Now Sarkeesian is at the center of a months-long controversy within the gaming community. While the “gamergate” controversy has grown to encompass topics of misogyny, games media ethics, and what it means to be a gamer, Sarkeesian has been battling against online threats serious enough that they recently drove her to cancel a speaking event. She recently appeared on The Colbert Report to plead her case against gamergate:
Though Sarkeesian characterized gamergate as “men going after women in really hostile, aggressive ways,” the situation has grown more complicated in recent weeks.
Broadly, gamergate is an uproar withing the gaming community that has been raging for over two months now. The name refers to a Twitter hashtag that was coined by former Firefly actor Adam Baldwin.
The controversy began in mid-August when an ex-boyfriend of indie game developer Zoe Quinn posted an extensive and salacious blog post about Quinn’s involvement with various members of the gaming media. This led to some limited cries of corruption from gamers, but mostly resulted in harassment and threats specific enough to drive Quinn from her home.
In the days that followed, other women involved in gaming began speaking out against such harassment and telling their own stories. At the same time, large forums and publications dedicated to gaming began heavily moderating discussions of the allegations against Quinn, leading to calls of censorship.
On August 28 several articles appeared on popular gaming websites declaring the entire gaming subculture to be doomed. Many of the articles referred to gamers with hostile language, calling them nerds, socially inept, “lonely basement kids,” and worse. These articles lit a spark that prompted the gamergate movement to organize behind a cry of improving ethics in games journalism.
The movement initially focused on bringing attention to an email group set up for games writers to collaborate. However, when a Gawker writer on Twitter advocated bullying nerds, gamergate began targeting the Gawker network’s advertisers. Gawker reacted with defiance, insulting one of its advertisers, Intel.

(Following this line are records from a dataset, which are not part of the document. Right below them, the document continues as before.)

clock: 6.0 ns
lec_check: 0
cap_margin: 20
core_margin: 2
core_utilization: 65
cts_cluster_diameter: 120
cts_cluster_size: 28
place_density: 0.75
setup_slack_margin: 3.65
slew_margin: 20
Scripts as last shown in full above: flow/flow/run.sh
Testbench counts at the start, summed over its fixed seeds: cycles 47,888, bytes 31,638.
From an optimization exercise on the open Yosys and OpenROAD flow, aimed at small area; shortcuts taken in it are not production practice.
The RTL was checked by simulation tests, not by an equivalence proof against the original design.
Power and IR drop assume default switching activity.

Setup of v6:
## mbf_engine
module mbf_engine #(
    parameter NCH   = 3,
    parameter T_IFD = 8      
) (
    input  wire        clk,
    input  wire        rst,
    input  wire        wr_en,
    input  wire [11:0] wr_addr,
    input  wire [31:0] wr_data,
    input  wire        cmd_valid,
    output wire        cmd_ready,
    input  wire [31:0] cmd_word,
    input  wire [15:0] cmd_arg0,
    input  wire [15:0] cmd_arg1,
    output reg         cmd_done,
    output wire [3:0]  cmd_result,
    output wire        cmd_tid_valid,
    output wire [15:0] cmd_tid,
    input  wire        tick,
    input  wire        wm_valid,
    output wire        wm_ready,
    input  wire [15:0] wm_data,
    output wire        tx_valid,
    input  wire        tx_ready,
    output wire [7:0]  tx_data,
    output wire        tx_last,
    output wire [1:0]  tx_ch,
    input  wire        rx_valid,
    input  wire [7:0]  rx_data,
    input  wire        rx_last,
    input  wire        rx_err,
    input  wire        rx_err_io,
    output wire        open_req,
    output wire [1:0]  open_ch,
    output wire        open_kind,
    input  wire        open_ans_valid,
    input  wire [1:0]  open_ans,
    output reg         close_req,
    output wire [1:0]  close_ch,
    output reg         ev_valid,
    output wire [1:0]  ev_ch,
    output wire [3:0]  ev_outcome,
    output wire [15:0] ev_tid,
    output reg         ev_rsp_valid,
    output wire [7:0]  ev_rsp_unit,
    output wire [7:0]  ev_rsp_fc,
    output wire [15:0] ev_rsp_value,
    output wire [7:0]  ev_rsp_exc,
    output wire        busy,
    output reg         overrun,
    output reg         fatal,
    output reg         enable,
    output reg         mbx_valid,
    output wire [5:0]  ch_state
);
For scale: ~750 flip-flops, ~30000 um^2 of cells after synthesis.
Settings: LEC_CHECK=0, CAP_MARGIN=20, CORE_MARGIN=2, CORE_UTILIZATION=75, GPL_TIMING_DRIVEN=0, PLACE_DENSITY=0.85, SLEW_MARGIN=20, BUFFER_PORTS_ARGS=-buffer_cell sky130_fd_sc_hd__buf_1, CTS_ARGS=-sink_clustering_enable -repair_clock_nets -dont_use_dummy_load -buf_list sky130_fd_sc_hd__clkbuf_8 -sink_clustering_size 12 -sink_clustering_max_diameter 50; clock period 10.0 ns.
standard.sh (not shown) runs the stock make flow with config.mk's settings and CLKGATE_MAP_FILE= SYNTH_SCRIPT=/design/flow/synth_recipe.tcl, a recipe that flattens the netlist after the stock synthesis.
==> flow/flow/run.sh <==
#!/bin/bash
# Standard ORFS layout (the standard.sh, synthesis unchanged) with two
# layout choices: the port buffers use the smallest buffer, and clock tree
# synthesis uses clkbuf_8 with sized sink clusters and no dummy loads.
set -euo pipefail
cat >> config.mk <<'EOC'
export BUFFER_PORTS_ARGS = -buffer_cell sky130_fd_sc_hd__buf_1
export CTS_ARGS = -sink_clustering_enable -repair_clock_nets -dont_use_dummy_load -buf_list sky130_fd_sc_hd__clkbuf_8 -sink_clustering_size 12 -sink_clustering_max_diameter 50
EOC
bash standard.sh finish > flow_make.log 2>&1
> inputs changed (v6 -> v7)
--- a/flow/design.v
+++ b/flow/design.v
@@ -115,35 +115,36 @@
     assign wm_ready  = (state == S_WMGET);
     genvar gc;
     generate
         for (gc = 0; gc < NCH; gc = gc + 1) begin : g_st
             assign ch_state[2*gc +: 2] = cstate[gc];
         end
     endgenerate
     wire in_cyc = op[3];
     wire [2:0] evoh = (state == S_CYCCH || state == S_CYCEND) ?
-                      {choh[0], choh[2], choh[1]} : choh;
+                      {choh[0], choh[2], choh[1]} :
+                      (state == S_IDLE && !ev_valid) ? 3'b000 : choh;
     wire [1:0] evch = {evoh[2], evoh[1]};
     wire [15:0] tid_m = ({16{evoh[0]}} & tid[0]) | ({16{evoh[1]}} & tid[1]) |
                         ({16{evoh[2]}} & tid[2]);
     wire [7:0] unit_c = ({8{choh[0]}} & unit_id[0]) | ({8{choh[1]}} & unit_id[1]) |
                         ({8{choh[2]}} & unit_id[2]);
     wire       kind_c = (choh[0] & kind[0]) | (choh[1] & kind[1]) | (choh[2] & kind[2]);
     wire [1:0] cst_c  = ({2{choh[0]}} & cstate[0]) | ({2{choh[1]}} & cstate[1]) |
                         ({2{choh[2]}} & cstate[2]);
     assign open_req  = (state == S_OPEN);
     assign open_ch   = ch;
     assign open_kind = kind_c;
     assign close_ch  = ch;
     assign tx_ch     = ch;
     assign ev_ch     = evch;
     assign ev_tid    = tid_m;
-    assign cmd_tid   = ev_valid ? tid_m : 16'd0;
+    assign cmd_tid   = tid_m;
     assign cmd_tid_valid = ev_valid;
     assign cmd_result = res;
     assign ev_outcome = res;
     wire       f_wm  = (op == C_WM);
     wire [7:0] f_fc  = (op == C_RD) ? 8'h03 : f_wm ? 8'h10 : 8'h06;
     wire [6:0] f_n   = f_arg[6:0];
     wire [7:0] f_l5  = {f_n, 1'b0} + 8'd7;
     wire       f_l4  = (f_n >= 7'd125);
     reg  [7:0] f_byte;
==> notes.md <==
v7: done, clean on timing, DRC and antenna
Compared with v6, in v7 sequential share of power shows an increase of 0.9 points; combinational power share shows a reduction of 0.7 points.
Taking v6 as the reference, in v7 wire length on met1 went down; routed wire length went down.
Area growth from synthesis to layout essentially unchanged between v6 and v7.
Compared to v6, v7 was floorplanned on a smaller die.
| tightest slew margin relative to the limit | v7 vs v6 | 2.9 points lower |
| part of the total power dissipated in the clock network | v7 vs v6 | ≈ equal |
Comparing v7 and v6, the higher global routing usage on met2 was measured on v6.
Delta (v7 minus v6): final area saw a decrease; portion of the clock cycle consumed by the worst path in the final layout decreased 4.8 points.
Combinational power went down by a little under 10% going from v6 to v7.
Between v7 and v6, the synthesized area divided by synthesized cell count figures differ only marginally.
As of v7, total power had fallen slightly compared to v6.

==> separate check: timing with driven ports <==
Ports are ideal in the flow. The routed layouts listed here were re-timed in OpenROAD.
Step 1, drivers: a clkbuf_16 drives clk and a buf_2 each remaining input, both assumed.
Step 2 times the ports against the registers' clock, not the clock port: input delays grow and output delays shrink by t, the midpoint of the rising clock arrivals with the driver on.
Slacks: no drivers / after step 1 / after step 2; pairs: no drivers / after step 1.
run | t, ns | setup slack, ns | worst hold slack (ns)
v6 | 0.720 | 3.803 / 3.745 / 4.464 | 0.385 / 0.385 / 0.385
v7 | 0.686 | 4.286 / 4.231 / 4.597 | 0.404 / 0.404 / 0.404
After both steps setup and hold are still met in every run listed.
Context: an optimization exercise on an open-source flow, tuned for small area, a short achievable clock period and few clock cycles. The choices shown serve that exercise and are no tape-out recipe. Only simulation tests tie the RTL to the original design; equivalence was not proved. Power is estimated from default activity; no workload was simulated.

==> flow/design.v <==
module crc32_word (
    input  wire [31:0] r,       
    input  wire [31:0] d,       
    output wire [31:0] q        
);
    wire [31:0] x = r ^ d;
    assign q[0] = ^(x & 32'h04D101DF);
    assign q[1] = ^(x & 32'h09A203BE);
    assign q[2] = ^(x & 32'h1344077D);
    assign q[3] = ^(x & 32'h26880EFA);
    assign q[4] = ^(x & 32'h4D101DF4);
    assign q[5] = ^(x & 32'h9A203BE9);
    assign q[6] = ^(x & 32'h3091760D);
    assign q[7] = ^(x & 32'h6122EC1A);
    assign q[8] = ^(x & 32'hC245D835);
    assign q[9] = ^(x & 32'h805AB1B5);
    assign q[10] = ^(x & 32'h046462B5);
    assign q[11] = ^(x & 32'h08C8C56A);
    assign q[12] = ^(x & 32'h11918AD4);
    assign q[13] = ^(x & 32'h232315A9);
    assign q[14] = ^(x & 32'h46462B53);
    assign q[15] = ^(x & 32'h8C8C56A6);
    assign q[16] = ^(x & 32'h1DC9AC92);
    assign q[17] = ^(x & 32'h3B935924);
    assign q[18] = ^(x & 32'h7726B249);
    assign q[19] = ^(x & 32'hEE4D6493);
    assign q[20] = ^(x & 32'hD84BC8F9);
    assign q[21] = ^(x & 32'hB446902D);
    assign q[22] = ^(x & 32'h6C5C2184);
    assign q[23] = ^(x & 32'hD8B84309);
    assign q[24] = ^(x & 32'hB5A187CC);
    assign q[25] = ^(x & 32'h6F920E46);
    assign q[26] = ^(x & 32'hDF241C8C);
    assign q[27] = ^(x & 32'hBA9938C7);
    assign q[28] = ^(x & 32'h71E37051);
    assign q[29] = ^(x & 32'hE3C6E0A3);
    assign q[30] = ^(x & 32'hC35CC098);
    assign q[31] = ^(x & 32'h826880EF);
endmodule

Ultimately #GamerGate is reaffirming what we’ve known to be true for decades: nerds should be constantly shamed and degraded into submission
— Sam Biddle (@samfbiddle) October 16, 2014
Throughout all of this Sarkeesian and her supporters have maintained that gamergate is, at base, about an undercurrent of misogyny that pervades gaming culture. The online harassment of Sarkeesian and others has continued, and the story has now found its way into mainstream publications and TV news.
Last night I tweeted about how toxic forms of violent masculinity can be harmful to men and boys. #gamergate is still harassing me for it.